• [Brief] In the records that follow, find the line with "4_1_cts | 0.42"; from there, retype every line exactly through the line with "results, run 2", which also belongs to the answer.

[Data excerpts]
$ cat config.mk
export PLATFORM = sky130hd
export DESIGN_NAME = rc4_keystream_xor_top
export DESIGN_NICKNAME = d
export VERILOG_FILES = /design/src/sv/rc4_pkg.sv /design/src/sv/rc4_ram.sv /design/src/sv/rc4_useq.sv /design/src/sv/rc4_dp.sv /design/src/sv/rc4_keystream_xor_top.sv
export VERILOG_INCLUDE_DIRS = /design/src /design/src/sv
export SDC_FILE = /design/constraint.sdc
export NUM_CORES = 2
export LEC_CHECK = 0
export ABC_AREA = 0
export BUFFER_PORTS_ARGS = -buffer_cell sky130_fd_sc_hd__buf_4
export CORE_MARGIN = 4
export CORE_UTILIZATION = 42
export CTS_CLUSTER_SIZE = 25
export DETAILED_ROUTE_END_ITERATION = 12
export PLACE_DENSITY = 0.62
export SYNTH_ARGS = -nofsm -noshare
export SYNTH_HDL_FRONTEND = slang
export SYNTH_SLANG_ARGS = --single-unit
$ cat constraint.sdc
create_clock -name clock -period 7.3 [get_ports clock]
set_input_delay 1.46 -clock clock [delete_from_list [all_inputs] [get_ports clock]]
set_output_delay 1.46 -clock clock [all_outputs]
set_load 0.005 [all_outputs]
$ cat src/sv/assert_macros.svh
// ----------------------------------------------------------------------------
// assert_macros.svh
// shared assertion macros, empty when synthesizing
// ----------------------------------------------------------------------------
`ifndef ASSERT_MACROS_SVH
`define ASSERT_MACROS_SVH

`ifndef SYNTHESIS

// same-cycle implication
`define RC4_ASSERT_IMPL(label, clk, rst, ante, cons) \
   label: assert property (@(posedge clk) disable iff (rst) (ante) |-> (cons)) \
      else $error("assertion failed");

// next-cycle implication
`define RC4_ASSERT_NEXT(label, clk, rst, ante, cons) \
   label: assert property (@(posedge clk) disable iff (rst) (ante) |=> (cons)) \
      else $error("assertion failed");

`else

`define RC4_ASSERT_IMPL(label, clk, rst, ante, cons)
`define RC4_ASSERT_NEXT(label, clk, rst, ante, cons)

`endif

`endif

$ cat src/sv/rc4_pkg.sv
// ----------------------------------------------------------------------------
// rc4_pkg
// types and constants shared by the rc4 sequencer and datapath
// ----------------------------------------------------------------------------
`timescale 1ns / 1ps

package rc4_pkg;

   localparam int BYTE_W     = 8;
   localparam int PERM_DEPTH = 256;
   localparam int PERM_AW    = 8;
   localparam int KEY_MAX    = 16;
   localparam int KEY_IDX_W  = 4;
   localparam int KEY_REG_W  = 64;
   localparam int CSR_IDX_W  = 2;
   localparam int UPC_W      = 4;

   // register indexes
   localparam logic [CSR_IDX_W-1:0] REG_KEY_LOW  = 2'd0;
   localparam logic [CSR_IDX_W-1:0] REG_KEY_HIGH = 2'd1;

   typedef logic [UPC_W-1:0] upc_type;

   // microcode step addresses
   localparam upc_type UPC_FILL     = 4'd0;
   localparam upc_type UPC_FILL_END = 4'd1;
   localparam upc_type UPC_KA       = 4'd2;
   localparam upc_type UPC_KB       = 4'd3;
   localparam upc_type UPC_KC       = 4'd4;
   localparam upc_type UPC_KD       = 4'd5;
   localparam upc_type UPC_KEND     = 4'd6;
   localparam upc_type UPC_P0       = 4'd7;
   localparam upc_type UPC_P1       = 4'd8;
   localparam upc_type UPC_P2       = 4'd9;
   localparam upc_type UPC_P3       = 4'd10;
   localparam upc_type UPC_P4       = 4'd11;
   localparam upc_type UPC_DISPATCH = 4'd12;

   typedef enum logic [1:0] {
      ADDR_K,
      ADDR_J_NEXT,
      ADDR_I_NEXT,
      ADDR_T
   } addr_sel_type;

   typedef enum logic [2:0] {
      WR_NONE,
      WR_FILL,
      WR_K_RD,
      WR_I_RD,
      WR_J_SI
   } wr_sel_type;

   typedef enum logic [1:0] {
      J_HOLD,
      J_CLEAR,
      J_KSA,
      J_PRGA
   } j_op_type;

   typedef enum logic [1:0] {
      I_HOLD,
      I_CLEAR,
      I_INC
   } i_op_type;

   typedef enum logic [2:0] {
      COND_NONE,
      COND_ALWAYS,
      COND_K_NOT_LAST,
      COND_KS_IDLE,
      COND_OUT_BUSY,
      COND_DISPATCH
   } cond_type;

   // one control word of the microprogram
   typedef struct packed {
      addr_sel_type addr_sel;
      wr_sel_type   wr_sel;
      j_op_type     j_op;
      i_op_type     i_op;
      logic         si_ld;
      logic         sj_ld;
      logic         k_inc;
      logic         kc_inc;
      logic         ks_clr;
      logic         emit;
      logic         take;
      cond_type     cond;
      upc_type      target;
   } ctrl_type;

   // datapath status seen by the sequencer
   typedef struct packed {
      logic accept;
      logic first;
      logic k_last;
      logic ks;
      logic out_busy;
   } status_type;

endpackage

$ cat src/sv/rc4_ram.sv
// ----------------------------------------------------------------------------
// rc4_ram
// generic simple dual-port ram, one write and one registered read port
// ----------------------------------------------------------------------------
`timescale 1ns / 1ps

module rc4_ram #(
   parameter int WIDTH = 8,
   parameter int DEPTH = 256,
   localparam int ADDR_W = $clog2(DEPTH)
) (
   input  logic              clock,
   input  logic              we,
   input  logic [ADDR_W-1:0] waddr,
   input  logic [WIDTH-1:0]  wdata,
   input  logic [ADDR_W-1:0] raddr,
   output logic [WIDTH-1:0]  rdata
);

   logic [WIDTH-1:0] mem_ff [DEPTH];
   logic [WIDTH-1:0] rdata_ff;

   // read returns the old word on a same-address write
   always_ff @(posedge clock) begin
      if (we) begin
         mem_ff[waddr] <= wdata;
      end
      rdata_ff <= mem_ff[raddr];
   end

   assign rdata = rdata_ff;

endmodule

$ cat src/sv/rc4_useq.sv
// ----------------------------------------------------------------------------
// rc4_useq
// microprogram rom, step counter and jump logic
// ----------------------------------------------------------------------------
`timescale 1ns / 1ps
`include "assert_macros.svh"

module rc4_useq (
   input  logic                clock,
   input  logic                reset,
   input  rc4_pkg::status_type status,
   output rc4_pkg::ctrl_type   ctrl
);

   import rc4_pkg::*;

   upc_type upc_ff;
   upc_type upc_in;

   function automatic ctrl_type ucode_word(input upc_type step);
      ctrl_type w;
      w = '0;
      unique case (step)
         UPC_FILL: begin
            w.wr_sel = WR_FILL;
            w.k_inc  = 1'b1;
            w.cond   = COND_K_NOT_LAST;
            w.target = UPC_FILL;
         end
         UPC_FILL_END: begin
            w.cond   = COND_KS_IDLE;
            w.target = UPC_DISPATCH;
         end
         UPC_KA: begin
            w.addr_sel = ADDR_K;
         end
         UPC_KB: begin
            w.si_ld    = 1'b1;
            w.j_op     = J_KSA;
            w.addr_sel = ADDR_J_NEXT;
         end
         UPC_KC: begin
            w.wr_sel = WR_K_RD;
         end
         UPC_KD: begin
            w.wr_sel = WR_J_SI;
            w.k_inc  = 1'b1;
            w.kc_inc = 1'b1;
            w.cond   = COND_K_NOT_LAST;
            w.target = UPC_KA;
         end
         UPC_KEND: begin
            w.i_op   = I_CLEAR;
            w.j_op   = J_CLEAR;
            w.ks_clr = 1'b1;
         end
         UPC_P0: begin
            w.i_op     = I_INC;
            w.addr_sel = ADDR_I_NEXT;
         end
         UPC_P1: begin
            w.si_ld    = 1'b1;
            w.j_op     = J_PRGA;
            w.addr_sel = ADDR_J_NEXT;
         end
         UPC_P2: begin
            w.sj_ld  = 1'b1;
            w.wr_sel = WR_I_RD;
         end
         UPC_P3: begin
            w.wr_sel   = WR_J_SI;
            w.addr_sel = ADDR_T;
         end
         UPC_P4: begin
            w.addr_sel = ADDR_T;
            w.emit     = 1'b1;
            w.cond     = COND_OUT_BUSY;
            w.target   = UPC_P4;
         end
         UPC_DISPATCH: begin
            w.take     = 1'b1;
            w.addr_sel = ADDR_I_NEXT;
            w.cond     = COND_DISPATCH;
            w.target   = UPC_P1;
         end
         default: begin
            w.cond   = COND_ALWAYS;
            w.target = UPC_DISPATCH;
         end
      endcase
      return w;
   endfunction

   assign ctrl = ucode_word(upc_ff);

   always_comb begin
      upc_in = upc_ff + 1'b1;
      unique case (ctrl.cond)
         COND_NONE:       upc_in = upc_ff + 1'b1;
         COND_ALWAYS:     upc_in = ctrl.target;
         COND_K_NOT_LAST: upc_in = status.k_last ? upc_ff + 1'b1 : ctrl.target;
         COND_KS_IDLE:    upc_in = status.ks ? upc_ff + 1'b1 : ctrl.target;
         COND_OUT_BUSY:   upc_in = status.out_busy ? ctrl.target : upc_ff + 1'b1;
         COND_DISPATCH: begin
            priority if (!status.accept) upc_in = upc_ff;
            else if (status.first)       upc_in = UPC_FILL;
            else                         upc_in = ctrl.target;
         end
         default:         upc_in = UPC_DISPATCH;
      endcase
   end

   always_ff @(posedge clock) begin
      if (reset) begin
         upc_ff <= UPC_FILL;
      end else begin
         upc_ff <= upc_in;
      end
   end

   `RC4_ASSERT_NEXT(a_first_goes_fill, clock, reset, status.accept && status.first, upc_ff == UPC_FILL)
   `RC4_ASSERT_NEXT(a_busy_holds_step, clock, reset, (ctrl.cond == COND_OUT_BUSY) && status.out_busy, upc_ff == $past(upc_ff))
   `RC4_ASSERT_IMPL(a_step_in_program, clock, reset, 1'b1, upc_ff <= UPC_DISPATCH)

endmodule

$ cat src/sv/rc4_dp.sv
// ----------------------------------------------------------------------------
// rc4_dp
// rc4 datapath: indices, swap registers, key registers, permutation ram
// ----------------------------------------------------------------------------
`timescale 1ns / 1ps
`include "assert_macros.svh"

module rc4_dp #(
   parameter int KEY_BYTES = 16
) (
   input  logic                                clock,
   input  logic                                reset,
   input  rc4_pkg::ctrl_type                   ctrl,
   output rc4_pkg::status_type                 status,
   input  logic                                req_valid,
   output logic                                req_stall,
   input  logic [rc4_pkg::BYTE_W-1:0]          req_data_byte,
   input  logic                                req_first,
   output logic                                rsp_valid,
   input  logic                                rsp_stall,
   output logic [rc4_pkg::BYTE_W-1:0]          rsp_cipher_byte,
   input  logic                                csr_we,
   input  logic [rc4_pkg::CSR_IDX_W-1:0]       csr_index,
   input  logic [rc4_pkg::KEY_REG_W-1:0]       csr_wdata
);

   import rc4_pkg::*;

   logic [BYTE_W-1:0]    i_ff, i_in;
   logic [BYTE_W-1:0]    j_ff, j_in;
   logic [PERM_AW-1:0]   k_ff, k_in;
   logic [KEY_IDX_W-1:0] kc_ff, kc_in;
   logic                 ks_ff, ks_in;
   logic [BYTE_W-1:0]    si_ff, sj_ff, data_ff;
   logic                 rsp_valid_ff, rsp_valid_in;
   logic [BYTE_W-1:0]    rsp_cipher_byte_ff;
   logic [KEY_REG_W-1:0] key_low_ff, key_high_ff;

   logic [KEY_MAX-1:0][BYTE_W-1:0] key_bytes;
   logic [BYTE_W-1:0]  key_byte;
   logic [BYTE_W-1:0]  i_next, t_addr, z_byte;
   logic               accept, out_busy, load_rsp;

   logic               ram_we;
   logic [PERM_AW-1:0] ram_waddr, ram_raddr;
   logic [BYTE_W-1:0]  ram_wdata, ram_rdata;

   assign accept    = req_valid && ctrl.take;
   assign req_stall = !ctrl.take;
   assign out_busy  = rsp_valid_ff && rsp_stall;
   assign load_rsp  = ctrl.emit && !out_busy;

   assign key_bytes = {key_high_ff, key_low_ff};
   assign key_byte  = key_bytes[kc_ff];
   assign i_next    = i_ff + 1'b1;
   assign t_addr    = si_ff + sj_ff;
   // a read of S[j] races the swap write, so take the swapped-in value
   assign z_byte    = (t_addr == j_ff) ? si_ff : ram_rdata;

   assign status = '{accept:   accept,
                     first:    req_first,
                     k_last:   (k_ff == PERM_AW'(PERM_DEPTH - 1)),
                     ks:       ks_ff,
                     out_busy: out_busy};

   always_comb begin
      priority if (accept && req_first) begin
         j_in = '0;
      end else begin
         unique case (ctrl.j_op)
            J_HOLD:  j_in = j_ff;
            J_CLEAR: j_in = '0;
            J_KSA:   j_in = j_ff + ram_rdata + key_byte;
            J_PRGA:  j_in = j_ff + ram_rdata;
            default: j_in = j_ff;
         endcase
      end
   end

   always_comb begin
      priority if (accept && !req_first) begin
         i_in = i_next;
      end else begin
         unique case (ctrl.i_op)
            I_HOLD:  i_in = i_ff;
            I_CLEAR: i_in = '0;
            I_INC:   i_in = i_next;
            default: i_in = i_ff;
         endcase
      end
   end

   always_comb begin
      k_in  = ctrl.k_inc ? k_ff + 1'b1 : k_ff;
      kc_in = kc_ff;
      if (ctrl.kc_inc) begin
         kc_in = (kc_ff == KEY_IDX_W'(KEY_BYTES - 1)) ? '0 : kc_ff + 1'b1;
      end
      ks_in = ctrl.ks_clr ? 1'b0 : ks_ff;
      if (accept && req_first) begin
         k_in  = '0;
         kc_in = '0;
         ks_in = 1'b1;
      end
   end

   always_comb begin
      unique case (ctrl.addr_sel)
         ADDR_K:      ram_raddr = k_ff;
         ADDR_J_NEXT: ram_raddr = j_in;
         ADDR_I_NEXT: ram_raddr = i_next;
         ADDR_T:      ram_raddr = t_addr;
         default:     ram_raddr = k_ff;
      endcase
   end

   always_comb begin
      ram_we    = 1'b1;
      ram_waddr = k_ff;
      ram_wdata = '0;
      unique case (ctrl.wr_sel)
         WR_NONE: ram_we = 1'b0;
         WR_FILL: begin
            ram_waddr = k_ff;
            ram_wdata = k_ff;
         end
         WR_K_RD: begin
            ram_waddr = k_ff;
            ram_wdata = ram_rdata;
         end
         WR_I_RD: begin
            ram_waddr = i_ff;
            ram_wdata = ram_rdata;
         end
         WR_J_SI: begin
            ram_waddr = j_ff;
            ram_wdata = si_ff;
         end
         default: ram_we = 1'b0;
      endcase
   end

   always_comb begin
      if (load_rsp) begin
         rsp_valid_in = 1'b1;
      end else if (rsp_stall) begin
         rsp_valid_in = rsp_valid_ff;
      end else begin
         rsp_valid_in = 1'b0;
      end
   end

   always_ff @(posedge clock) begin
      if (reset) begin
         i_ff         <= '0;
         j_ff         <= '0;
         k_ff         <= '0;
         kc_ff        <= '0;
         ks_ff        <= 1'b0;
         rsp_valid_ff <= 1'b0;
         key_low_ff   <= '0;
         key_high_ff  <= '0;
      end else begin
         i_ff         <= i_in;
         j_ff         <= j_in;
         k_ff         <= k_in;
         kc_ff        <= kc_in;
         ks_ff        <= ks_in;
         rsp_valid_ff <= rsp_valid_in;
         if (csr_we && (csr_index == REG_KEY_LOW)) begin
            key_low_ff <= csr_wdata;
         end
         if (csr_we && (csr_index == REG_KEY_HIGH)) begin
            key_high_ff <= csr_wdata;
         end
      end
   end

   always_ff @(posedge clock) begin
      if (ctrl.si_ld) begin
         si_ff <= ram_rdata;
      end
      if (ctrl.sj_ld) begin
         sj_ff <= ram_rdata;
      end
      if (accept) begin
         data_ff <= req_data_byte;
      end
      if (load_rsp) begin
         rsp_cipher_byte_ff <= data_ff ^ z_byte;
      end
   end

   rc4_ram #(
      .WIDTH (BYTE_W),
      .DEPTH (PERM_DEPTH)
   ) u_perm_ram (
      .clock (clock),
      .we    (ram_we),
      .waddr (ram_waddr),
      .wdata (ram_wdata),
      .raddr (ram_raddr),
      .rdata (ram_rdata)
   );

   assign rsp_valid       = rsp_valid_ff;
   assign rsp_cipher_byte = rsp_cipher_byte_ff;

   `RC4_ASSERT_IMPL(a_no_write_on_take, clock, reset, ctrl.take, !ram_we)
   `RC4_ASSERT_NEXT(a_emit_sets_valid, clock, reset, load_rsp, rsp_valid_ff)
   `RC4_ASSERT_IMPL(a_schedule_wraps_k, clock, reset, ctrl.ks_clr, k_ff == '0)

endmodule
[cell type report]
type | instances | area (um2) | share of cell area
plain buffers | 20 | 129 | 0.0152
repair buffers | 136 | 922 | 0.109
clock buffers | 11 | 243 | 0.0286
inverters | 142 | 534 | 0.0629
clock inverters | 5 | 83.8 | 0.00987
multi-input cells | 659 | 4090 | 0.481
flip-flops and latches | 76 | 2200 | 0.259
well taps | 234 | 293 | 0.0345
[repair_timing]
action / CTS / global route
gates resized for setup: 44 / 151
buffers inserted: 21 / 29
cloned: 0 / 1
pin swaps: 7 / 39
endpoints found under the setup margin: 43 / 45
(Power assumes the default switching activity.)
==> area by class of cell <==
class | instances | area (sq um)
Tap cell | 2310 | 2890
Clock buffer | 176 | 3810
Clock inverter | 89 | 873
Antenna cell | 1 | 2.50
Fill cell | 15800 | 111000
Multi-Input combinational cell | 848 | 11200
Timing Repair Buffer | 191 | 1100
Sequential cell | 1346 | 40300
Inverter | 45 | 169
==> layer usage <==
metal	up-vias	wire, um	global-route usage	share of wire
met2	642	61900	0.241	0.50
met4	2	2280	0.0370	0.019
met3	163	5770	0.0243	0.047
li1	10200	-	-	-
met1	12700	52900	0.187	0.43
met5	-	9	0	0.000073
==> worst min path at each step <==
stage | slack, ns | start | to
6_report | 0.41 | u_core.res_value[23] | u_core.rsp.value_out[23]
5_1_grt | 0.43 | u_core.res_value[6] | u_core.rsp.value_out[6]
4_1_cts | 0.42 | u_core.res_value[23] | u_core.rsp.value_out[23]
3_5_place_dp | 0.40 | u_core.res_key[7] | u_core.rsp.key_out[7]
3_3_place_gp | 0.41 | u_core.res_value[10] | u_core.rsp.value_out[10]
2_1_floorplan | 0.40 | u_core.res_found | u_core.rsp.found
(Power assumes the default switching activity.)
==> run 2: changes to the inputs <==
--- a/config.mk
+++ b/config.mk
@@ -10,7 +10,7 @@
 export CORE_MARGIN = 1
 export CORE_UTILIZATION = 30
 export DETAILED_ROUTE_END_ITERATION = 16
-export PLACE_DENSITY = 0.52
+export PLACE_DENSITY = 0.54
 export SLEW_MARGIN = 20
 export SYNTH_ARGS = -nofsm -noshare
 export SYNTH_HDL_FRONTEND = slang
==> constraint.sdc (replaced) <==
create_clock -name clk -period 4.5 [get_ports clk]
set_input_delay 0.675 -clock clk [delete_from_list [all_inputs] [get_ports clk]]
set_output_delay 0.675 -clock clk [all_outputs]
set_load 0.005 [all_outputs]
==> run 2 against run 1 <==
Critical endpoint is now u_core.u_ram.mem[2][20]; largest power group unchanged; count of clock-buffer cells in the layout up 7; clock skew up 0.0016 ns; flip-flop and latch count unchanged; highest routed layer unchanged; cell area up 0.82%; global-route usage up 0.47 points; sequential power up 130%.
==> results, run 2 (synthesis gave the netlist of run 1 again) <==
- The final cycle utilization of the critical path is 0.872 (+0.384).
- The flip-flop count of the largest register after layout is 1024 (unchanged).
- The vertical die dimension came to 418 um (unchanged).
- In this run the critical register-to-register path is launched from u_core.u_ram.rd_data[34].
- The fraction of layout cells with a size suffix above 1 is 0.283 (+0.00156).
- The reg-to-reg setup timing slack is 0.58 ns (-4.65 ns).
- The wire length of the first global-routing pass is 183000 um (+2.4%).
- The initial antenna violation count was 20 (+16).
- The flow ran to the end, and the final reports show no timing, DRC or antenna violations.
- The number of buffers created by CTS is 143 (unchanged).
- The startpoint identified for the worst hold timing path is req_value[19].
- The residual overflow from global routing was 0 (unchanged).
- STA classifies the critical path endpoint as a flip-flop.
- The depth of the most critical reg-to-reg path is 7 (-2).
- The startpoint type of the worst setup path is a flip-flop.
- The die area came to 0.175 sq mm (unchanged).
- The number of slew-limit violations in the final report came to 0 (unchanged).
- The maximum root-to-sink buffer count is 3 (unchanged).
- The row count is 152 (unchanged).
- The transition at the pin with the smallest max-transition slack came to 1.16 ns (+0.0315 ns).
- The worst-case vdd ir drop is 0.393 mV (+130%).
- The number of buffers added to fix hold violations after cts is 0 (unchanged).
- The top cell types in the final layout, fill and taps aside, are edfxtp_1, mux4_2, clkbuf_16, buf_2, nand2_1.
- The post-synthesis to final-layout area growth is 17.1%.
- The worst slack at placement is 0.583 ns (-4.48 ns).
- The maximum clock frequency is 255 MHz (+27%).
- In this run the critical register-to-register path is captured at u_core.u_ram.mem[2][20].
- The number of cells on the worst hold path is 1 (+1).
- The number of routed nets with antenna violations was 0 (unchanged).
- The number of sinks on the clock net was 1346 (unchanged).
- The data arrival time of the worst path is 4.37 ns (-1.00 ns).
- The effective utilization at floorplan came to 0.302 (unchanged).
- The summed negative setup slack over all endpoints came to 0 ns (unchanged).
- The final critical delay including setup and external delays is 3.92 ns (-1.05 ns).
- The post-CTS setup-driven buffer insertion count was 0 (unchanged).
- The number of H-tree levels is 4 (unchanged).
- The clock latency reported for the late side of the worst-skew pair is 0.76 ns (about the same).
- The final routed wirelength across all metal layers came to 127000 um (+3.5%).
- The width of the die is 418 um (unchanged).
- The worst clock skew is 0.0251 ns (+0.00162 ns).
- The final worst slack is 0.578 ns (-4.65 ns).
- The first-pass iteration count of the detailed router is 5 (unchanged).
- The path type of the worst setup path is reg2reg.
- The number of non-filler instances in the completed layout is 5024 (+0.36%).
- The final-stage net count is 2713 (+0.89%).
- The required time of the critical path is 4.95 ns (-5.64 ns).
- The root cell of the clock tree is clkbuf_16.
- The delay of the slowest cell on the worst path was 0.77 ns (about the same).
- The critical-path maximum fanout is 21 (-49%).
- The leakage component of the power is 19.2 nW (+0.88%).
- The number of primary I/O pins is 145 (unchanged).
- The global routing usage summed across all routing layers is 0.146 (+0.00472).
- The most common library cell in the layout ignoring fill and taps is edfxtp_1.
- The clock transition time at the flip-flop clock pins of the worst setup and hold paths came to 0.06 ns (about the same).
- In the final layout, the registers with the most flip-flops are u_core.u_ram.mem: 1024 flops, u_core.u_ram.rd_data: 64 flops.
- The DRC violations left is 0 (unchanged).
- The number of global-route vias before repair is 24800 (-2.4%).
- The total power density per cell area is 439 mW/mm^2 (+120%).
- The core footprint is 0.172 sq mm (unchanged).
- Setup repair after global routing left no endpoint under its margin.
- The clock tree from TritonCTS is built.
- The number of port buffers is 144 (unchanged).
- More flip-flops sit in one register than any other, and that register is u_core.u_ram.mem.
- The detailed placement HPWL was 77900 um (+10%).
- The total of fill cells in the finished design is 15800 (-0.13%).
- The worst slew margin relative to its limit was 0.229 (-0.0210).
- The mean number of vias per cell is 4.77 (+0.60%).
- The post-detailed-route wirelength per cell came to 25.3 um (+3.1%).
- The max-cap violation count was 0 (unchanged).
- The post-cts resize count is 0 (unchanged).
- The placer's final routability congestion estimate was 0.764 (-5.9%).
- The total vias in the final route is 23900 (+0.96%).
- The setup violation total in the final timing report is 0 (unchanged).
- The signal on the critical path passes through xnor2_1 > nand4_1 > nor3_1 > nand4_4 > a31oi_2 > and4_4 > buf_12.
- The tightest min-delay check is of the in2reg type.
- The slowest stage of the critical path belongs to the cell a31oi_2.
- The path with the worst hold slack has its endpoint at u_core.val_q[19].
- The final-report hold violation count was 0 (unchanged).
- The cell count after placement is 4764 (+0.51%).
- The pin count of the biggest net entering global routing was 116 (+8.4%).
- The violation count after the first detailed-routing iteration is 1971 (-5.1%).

• [Solution for this problem]
4_1_cts | 0.42 | u_core.res_value[23] | u_core.rsp.value_out[23]
3_5_place_dp | 0.40 | u_core.res_key[7] | u_core.rsp.key_out[7]
3_3_place_gp | 0.41 | u_core.res_value[10] | u_core.rsp.value_out[10]
2_1_floorplan | 0.40 | u_core.res_found | u_core.rsp.found
(Power assumes the default switching activity.)
==> run 2: changes to the inputs <==
--- a/config.mk
+++ b/config.mk
@@ -10,7 +10,7 @@
 export CORE_MARGIN = 1
 export CORE_UTILIZATION = 30
 export DETAILED_ROUTE_END_ITERATION = 16
-export PLACE_DENSITY = 0.52
+export PLACE_DENSITY = 0.54
 export SLEW_MARGIN = 20
 export SYNTH_ARGS = -nofsm -noshare
 export SYNTH_HDL_FRONTEND = slang
==> constraint.sdc (replaced) <==
create_clock -name clk -period 4.5 [get_ports clk]
set_input_delay 0.675 -clock clk [delete_from_list [all_inputs] [get_ports clk]]
set_output_delay 0.675 -clock clk [all_outputs]
set_load 0.005 [all_outputs]
==> run 2 against run 1 <==
Critical endpoint is now u_core.u_ram.mem[2][20]; largest power group unchanged; count of clock-buffer cells in the layout up 7; clock skew up 0.0016 ns; flip-flop and latch count unchanged; highest routed layer unchanged; cell area up 0.82%; global-route usage up 0.47 points; sequential power up 130%.
==> results, run 2 (synthesis gave the netlist of run 1 again) <==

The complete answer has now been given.